# Quantitative continuity and computable analysis in Coq

## Formal proofs

This webpage contains some information on how to check the contents of the formal proofs of statements in our paper “Computable analysis and notions of continuity in Coq” a preprint of which can be found here.

## Installation instructions

You should have coq (8.9.0) running with the Coquelicot library (3.0) and from math-comp (1.7.0) the packages ssreflect and algebra.

The following libraries have to be installed in this order:

You can download each library from github using the above links (please use release version 1.0 for each library). To install each library simply go into the respective folder and run `make && make install`.

Alternatively if you are using opam to build Coq you need to clone this github repository (don’t forget the –recurse-submodules as it contains submodules) and then do a

`opam install . --working-dir`

## Scopes and notations.

A general rule of the library is to use natural language to make the theorems as readable as possible. For concepts where the order of arguments is not clear in prefix notation there is usually an infix notation. To avoid blocking too many keywords by use of natural language in infix notation the words are connected by underscores and the first one is preceded by a backslash. The libraries provide scopes for toggling the notations: `mf_scope`, `baire_scope`, `met_scope` and `cs_scope`, where `mf` is for multi-function, `met` is for metric spaces and `cs` is for continuity spaces, that is represented spaces. Each scope is delimited by a `%` followed by the phrase before the underscore. Many of the notations in the different scopes overlap, for instance three of them have a notation `_ \is_continuous` and in some cases the notations are renamed with change of the scope: For instance the notation `_ \is_continuous` from `baire_scope` is renamed to `_ \is_continuous_operator` in the `cs_scope`.

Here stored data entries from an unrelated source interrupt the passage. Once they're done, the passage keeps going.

[src/rtl/syncAlignPkg.sv]
package syncAlignPkg;

  // Strobes from the control to the divider datapath
  typedef struct packed {
    logic advance;  // skip one divider count this edge
  } alignCmd_t;

endpackage

[src/rtl/phaseDiv.sv]
module phaseDiv
  import syncAlignPkg::*;
#(
  parameter int DIV_LOG2 = 2
) (
  input  logic                clk,
  input  logic                rstN,
  input  alignCmd_t           cmd,
  output logic [DIV_LOG2-1:0] phase,
  output logic                syncClk
);

  localparam int DW = DIV_LOG2;
  localparam logic [DW-1:0] STEP_ONE = DW'(1);
  localparam logic [DW-1:0] STEP_TWO = DW'(2);

  logic [DW-1:0] phaseNext;

  always_comb begin
    phaseNext = phase + (cmd.advance ? STEP_TWO : STEP_ONE);
  end

  always_ff @(posedge clk or negedge rstN) begin
    if (!rstN) begin
      phase   <= '0;
      syncClk <= 1'b1;
    end else begin
      phase   <= phaseNext;
      syncClk <= ~phaseNext[DW-1];
    end
  end

endmodule

[src/rtl/alignCtrl.sv]
module alignCtrl
  import syncAlignPkg::*;
#(
  parameter int DIV_LOG2    = 2,
  parameter int SYNC_STAGES = 2
) (
  input  logic                clk,
  input  logic                rstN,
  input  logic                syncIn,
  input  logic                autoEn,
  input  logic                hwManEn,
  input  logic                swAdvSet,
  input  logic [DIV_LOG2-1:0] phase,
  output alignCmd_t           cmd,
  output logic                locked,
  output logic                swAdvPending
);

  localparam int DW         = DIV_LOG2;
  localparam int DIV        = 1 << DIV_LOG2;
  localparam int LOCK_PHASE = SYNC_STAGES % DIV;
  localparam logic [DW-1:0] LOCK_VAL = DW'(LOCK_PHASE);

  // synchronizer stages plus one flop for edge detection
  logic [SYNC_STAGES:0] syncPipe;

  always_ff @(posedge clk or negedge rstN) begin
    if (!rstN) syncPipe[0] <= 1'b0;
    else       syncPipe[0] <= syncIn;
  end

  for (genvar g = 1; g <= SYNC_STAGES; g++) begin : gSync
    always_ff @(posedge clk or negedge rstN) begin
      if (!rstN) syncPipe[g] <= 1'b0;
      else       syncPipe[g] <= syncPipe[g-1];
    end
  end

  logic syncRise;
  logic phaseMatch;
  logic modeAuto, modeHw, modeSw;
  logic swApply;

  always_comb begin
    syncRise    = syncPipe[SYNC_STAGES-1] & ~syncPipe[SYNC_STAGES];
    phaseMatch  = (phase == LOCK_VAL);
    modeAuto    = autoEn;
    modeHw      = ~autoEn & hwManEn;
    modeSw      = ~autoEn & ~hwManEn;
    swApply     = modeSw & swAdvPending;
    cmd.advance = (modeAuto & syncRise & ~phaseMatch)
                | (modeHw & syncRise)
                | swApply;
  end

  always_ff @(posedge clk or negedge rstN) begin
    if (!rstN) begin
      locked       <= 1'b0;
      swAdvPending <= 1'b0;
    end else begin
      if (!autoEn)       locked <= 1'b0;
      else if (syncRise) locked <= phaseMatch;
      swAdvPending <= (swAdvPending & ~swApply) | swAdvSet;
    end
  end

endmodule

[src/rtl/syncClkAligner.sv]
module syncClkAligner
  import syncAlignPkg::*;
#(
  parameter int DIV_LOG2    = 2,
  parameter int SYNC_STAGES = 2
) (
  input  logic clk,
  input  logic rstN,
  input  logic syncIn,
  input  logic autoEn,
  input  logic hwManEn,
  input  logic swAdvSet,
  output logic syncClk,
  output logic locked,
  output logic swAdvPending
);

  localparam int DW = DIV_LOG2;

  alignCmd_t     cmd;
  logic [DW-1:0] phaseVal;

  alignCtrl #(
    .DIV_LOG2   (DIV_LOG2),
    .SYNC_STAGES(SYNC_STAGES)
  ) u_ctrl (
    .clk         (clk),
    .rstN        (rstN),
    .syncIn      (syncIn),
    .autoEn      (autoEn),
    .hwManEn     (hwManEn),
    .swAdvSet    (swAdvSet),
    .phase       (phaseVal),
    .cmd         (cmd),
    .locked      (locked),
    .swAdvPending(swAdvPending)
  );

  phaseDiv #(
    .DIV_LOG2(DIV_LOG2)
  ) u_div (
    .clk    (clk),
    .rstN   (rstN),
    .cmd    (cmd),
    .phase  (phaseVal),
    .syncClk(syncClk)
  );

endmodule

[config.mk]
export PLATFORM = sky130hd
export DESIGN_NAME = syncClkAligner
export DESIGN_NICKNAME = d
export VERILOG_FILES = /design/src/rtl/syncAlignPkg.sv /design/src/rtl/phaseDiv.sv /design/src/rtl/alignCtrl.sv /design/src/rtl/syncClkAligner.sv
export SDC_FILE = /design/constraint.sdc
export NUM_CORES = 1
export LEC_CHECK = 0
export ABC_AREA = 1
export BUFFER_PORTS_ARGS = -buffer_cell sky130_fd_sc_hd__buf_2
export CORE_AREA = 3 3 40 42
export DETAILED_ROUTE_END_ITERATION = 7
export DIE_AREA = 0 0 43 45
export GPL_ROUTABILITY_DRIVEN = 0
export GPL_TIMING_DRIVEN = 0
export PLACE_DENSITY = 0.55
export SYNTH_ARGS = -nofsm -noshare
export SYNTH_HDL_FRONTEND = slang
export SYNTH_HIERARCHICAL = 1
export SYNTH_SLANG_ARGS = --single-unit
[constraint.sdc]
create_clock -name clk -period 3.5 [get_ports clk]
set_input_delay 0 -clock clk [delete_from_list [all_inputs] [get_ports clk]]
set_output_delay 0 -clock clk [all_outputs]
set_load 0.01 [all_outputs]
==> flow_summary.yaml <==
floorplan:
  die_x_um: 43
  die-area_sq_um: 1935
  die_h_um: 45
  rows: 13
  pin_count: 9
  initial_core_util: 0.2697
  core_area_sq_um: 1285
power_and_ir_drop:
  p_leak_nw: 0.2579
  worst_ir_drop_vdd_mv: 0.2621
  powerDensity_nw_per_um2: 621.0
synthesis:
  synth-seq-area-share: 0.5812
  syn-num-nets: 46
  synth_cells: 39
  ys_warn_count: 6
  synth-seq-cells: 8
  synth.distinct_cells: 11
  syn_area_per_cell_sq_um: 8.887
  syn_area_sq_um: 346.6
detailed_routing:
  drtIter0Drc: 6
  routed_wl_um: 576
  drc: 0
  dr.pass1.iters: 3
  via_count: 270
  wl_per_cell_um: 8.348
  viasPerCell: 3.913
  ant_nets: 0
final_layout:
  mostFrequentLayoutCell: "nand2_1"
  fin_cells: 69
  syn2layout_area_growth_pct: 33.21
  insertedDiodeCount: 0
  layout_common_cells: "nand2_1, buf_2, inv_1, nand3_1, dfrtp_1"
  fin_nets: 62
  drive_gt1_frac: 0.3148
setup_path:
  cp_max_fo: 3
  critPathArrivalTime_ns: 1.42
  critPathKind: "reg -> reg"
  cp.required_ns: 3.70
  slowest_stage: "dfrtp_1"
  endpoint_kind: "flip-flop"
  path_cells: "inv_1, nor2_2, nand3_1, nand2_1, inv_2, ha_1, inv_1, nand3_1, nand2_1"
  max_stage_delay_ns: 0.36
  worst-path-buf-inv: 3
  cpLargestDelayFamily: "simple AND/OR/NAND/NOR gates"
  start_kind: "flip-flop"
grt:
  grt_pass1_vias: 239
  grt_pass1_wl_um: 952
  antenna_found_initial: 0
  grt_use_total: 0.07089
  grt_max_degree: 9
  globalRouteOverflowTotal: 0
place:
  dp.cells: 62
  hpwl_um: 411
  portBuffers: 8
clocking:
  path_clk_slew_ns: 0.06
  numCtsBuffers: 3
  post_cts_buffers: 0
  cts_root_buffer: "clkbuf_4"
  clockBufferDepth: 2
  clock_sinks: 8
  clk-insertion-delay-late_ns: 0.25
  tritoncts: "done"
  ctsHtreeMaxLevel: 1
sta:
  rsz0062_at_grt: "false"
  slew_viol_final: 0
  tightest_slew_ns: 0.1698
  fin_worst_skew_ns: 0.007672
  hold_viol: 0
  max_freq_mhz: 821.2
  slew_headroom: 0.8868
  tns_ns: 0
  setup_viol: 0
  fin_crit_sh: 0.3479
  finalWorstPathRequiredPeriod_ns: 1.218
flow_run:
  max_cap_viol_count: 0
hold_path:
  hp-class: "in -> reg"
run_status:
  outcome: "completed"
## cell type report
| type | count | area (sq um) |
|---|---|---|
| fill | 130 | 823.3 |
| sequential | 8 | 201.4 |
| multi-input combinational | 22 | 111.4 |
| timing repair buffer | 11 | 70.07 |
| inverter | 9 | 33.78 |
| clock buffer | 4 | 26.28 |
| tap | 15 | 18.77 |
## power breakdown
group          switching, W  total [W]  internal (W)
clock network     0.0000325  0.0000761     0.0000437
registers         0.0000136   0.000132      0.000119
logic             0.0000450  0.0000784     0.0000334
## repair_timing
item,4_1_cts,5_1_grt
hold endpoints to repair,10,0
hold buffers,3,0
gates resized for setup,0,0
## Yosys cell counts
library cell  instances  area share
inv_2                 2       0.022
dfrtp_1               7        0.51
nand2_1               9       0.097
nand2_2               2       0.036
nor2_1                1       0.011
nor2_2                1       0.018
nand3_1               7        0.10
a21o_1                1       0.022
ha_1                  1       0.036
inv_1                 7       0.076
dfstp_2               1       0.076
## worst paths after layout
kind / start / to / slack, ns / cells after the start
min in group asynchronous: rstN / u_div/phase[1]$_DFF_PN0_ / 0.10 / 2
max in group asynchronous: rstN / u_div/syncClk$_DFF_PN1_ / 3.16 / 2
worst min-delay path: autoEn / u_ctrl/locked$_DFFE_PN0P_ / 0.03 / 3
worst max register to register: u_ctrl/syncPipe[1]$_DFF_PN0_ / u_div/phase[1]$_DFF_PN0_ / 2.28 / 9
worst min register to register: u_ctrl/syncPipe[0]$_DFF_PN0_ / u_ctrl/syncPipe[1]$_DFF_PN0_ / 0.34 / 0
worst max-delay path: u_ctrl/syncPipe[1]$_DFF_PN0_ / u_div/phase[1]$_DFF_PN0_ / 2.28 / 9
## per-stage QoR
stage                     area [sq um]  power (W)  hold WS, ns    util  worst slack, ns
after detailed placement         405.4  0.0002110      -0.1533  0.3155            2.276
after floorplan                  346.6  0.0001881      -0.2956       -            2.369
after CTS                        461.7  0.0002915      0.02031  0.3593            2.274
final                            461.7  0.0002867      0.03044  0.3593            2.282
after global routing             461.7  0.0003118      0.03356  0.3593            2.136
after global placement           405.4  0.0002096      -0.1526  0.3155            2.295
## worst register-to-register path, delay by kind of cell (launching register included)
family	cells	cell delay (ns)
simple gates	5	0.40
flops	1	0.36
fa+ha+maj	1	0.22
buf+inv	3	0.18
## cells by family after synthesis
logic type,Yosys count,synth area share
AO/OA/AOI/OAI,1,0.02167
adder cells (fa/ha/maj),1,0.03610
buffers and inverters,9,0.09749
flip-flops,8,0.5812
AND/OR/NAND/NOR,20,0.2635
## per-layer routing
metal,global-route usage,wire [um],vias to the layer above,share of wire
met5,0,0,-,0
met4,0.07229,0,0,0
met3,0.03984,51,0,0.089
met2,0.08383,267,5,0.46
met1,0.08521,256,118,0.44
li1,-,-,147,-
## flip-flops by register name, indices dropped and copies added (netlist names)
name and flops:
u_ctrl/swAdvPending 1, u_div/syncClk 1, u_div/phase 2, u_ctrl/syncPipe 3, u_ctrl/locked 1
Note: power is estimated with default switching activity, not from simulation.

## Verifying the contents of the paper

All of the claims the paper makes about the incone library can be checked by installing the library, opening a new Coq-file with the following includes in the preamble.

``````From mf Require Import choice_mf.
From rlzrs Require Import all_rlzrs.
From metric Require Import all_metric Qmetric.
From incone Require Import all_cs classical_func classical_cont classical_mach Duop Q_reals baire_metric.
``````

The paper contains references to the names of all definitions, lemmas, and so on. This allows to inspect the definitions via `Print def_name`, lemmas, theorems etc. via `Check lem_name` and notations via `Locate "not_name"`. In the case where the name of a lemma is not unique, `Locate "lem_name"` lists all lemmas with that name and unique identifiers and `Print Assumptions lem_name` shows the axioms that the result assumes. To list all results involving a concept Coq’s search function can be used via `Search _ (concept)` and `Search "phrase"` might be useful where `phrase` is an expected substring of a lemma’s name.

### Example

One of the theorems in the paper has the name `cont_comp`. In the library this is the lemma `cont_comp`. `Check cont_comp.` prints the statement of the Lemma:

``````cont_comp
: forall (X Y Z : cs) (f : Y -> Z) (g : X -> Y),
f \is_continuous -> g \is_continuous -> (f \o_f g) \is_continuous
``````

This may or may not be the theorem you looked up in the paper. `Locate cont_comp.` shows that there are several lemmas with this name and the one above can be found in the file `continuity_spaces/cs.v` in the incone library.